* SOURCE MATERIAL
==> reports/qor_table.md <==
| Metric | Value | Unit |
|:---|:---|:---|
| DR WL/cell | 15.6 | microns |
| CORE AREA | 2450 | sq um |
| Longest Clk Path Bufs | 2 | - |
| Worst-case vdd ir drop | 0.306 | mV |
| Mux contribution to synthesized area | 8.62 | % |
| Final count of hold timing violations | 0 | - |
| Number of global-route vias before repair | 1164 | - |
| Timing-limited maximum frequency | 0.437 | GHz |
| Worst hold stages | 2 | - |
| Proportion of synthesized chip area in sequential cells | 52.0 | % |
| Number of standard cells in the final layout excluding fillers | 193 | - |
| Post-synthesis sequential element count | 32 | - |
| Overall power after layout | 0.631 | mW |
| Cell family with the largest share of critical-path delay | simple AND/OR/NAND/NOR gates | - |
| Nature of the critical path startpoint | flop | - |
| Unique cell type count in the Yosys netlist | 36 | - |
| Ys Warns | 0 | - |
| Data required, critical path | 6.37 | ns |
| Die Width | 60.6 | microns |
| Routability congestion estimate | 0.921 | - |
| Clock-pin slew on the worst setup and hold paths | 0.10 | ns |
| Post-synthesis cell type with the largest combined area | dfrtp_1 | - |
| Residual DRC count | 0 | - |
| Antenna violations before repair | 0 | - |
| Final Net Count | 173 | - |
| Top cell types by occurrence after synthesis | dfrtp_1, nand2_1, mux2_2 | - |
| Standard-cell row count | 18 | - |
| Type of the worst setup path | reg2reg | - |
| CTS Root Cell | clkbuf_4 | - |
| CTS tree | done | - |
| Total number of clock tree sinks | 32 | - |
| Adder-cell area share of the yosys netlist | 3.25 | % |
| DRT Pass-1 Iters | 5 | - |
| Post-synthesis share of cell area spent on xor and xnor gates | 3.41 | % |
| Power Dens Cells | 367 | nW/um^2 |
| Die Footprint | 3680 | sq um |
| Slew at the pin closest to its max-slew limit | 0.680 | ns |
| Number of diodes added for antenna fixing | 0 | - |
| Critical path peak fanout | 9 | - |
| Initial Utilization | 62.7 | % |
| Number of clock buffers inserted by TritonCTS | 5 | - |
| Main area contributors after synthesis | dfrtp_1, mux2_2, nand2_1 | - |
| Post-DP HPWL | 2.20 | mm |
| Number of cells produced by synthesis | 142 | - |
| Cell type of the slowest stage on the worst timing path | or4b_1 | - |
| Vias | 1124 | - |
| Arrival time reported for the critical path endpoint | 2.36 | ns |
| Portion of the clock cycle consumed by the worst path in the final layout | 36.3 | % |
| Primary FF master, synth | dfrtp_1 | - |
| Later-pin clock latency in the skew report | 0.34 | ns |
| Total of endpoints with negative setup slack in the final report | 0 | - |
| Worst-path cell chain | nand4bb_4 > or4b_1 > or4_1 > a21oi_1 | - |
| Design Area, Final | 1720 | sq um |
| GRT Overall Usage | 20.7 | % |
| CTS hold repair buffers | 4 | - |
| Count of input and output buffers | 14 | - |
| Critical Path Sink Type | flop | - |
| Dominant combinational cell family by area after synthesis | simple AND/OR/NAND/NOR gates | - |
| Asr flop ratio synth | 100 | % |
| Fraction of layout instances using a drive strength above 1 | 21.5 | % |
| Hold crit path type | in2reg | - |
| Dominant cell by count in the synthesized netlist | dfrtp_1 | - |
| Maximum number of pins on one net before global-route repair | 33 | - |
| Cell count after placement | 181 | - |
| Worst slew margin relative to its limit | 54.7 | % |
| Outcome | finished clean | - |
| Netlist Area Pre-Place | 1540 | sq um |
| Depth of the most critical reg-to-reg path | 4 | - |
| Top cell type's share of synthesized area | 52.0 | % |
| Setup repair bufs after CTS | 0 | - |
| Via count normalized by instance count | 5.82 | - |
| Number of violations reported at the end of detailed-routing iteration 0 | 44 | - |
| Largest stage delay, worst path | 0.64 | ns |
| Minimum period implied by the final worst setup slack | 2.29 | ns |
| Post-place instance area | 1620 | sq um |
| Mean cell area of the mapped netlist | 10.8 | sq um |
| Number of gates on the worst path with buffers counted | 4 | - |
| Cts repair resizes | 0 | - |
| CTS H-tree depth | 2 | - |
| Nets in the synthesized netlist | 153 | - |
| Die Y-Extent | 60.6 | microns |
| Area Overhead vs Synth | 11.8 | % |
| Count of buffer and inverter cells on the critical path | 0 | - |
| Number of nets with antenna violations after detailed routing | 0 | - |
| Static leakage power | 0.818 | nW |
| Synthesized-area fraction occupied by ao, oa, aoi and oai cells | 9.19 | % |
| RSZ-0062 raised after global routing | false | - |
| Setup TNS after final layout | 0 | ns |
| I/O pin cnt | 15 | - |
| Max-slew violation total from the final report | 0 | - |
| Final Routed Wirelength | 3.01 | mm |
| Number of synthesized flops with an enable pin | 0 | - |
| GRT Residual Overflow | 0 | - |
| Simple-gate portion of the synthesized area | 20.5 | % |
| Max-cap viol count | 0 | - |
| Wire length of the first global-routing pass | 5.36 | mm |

* PROMPT
Search the entries above for the word "Dominant", and copy every line where it occurs.

* TASK OUTPUT
| Dominant combinational cell family by area after synthesis | simple AND/OR/NAND/NOR gates | - |
| Dominant cell by count in the synthesized netlist | dfrtp_1 | - |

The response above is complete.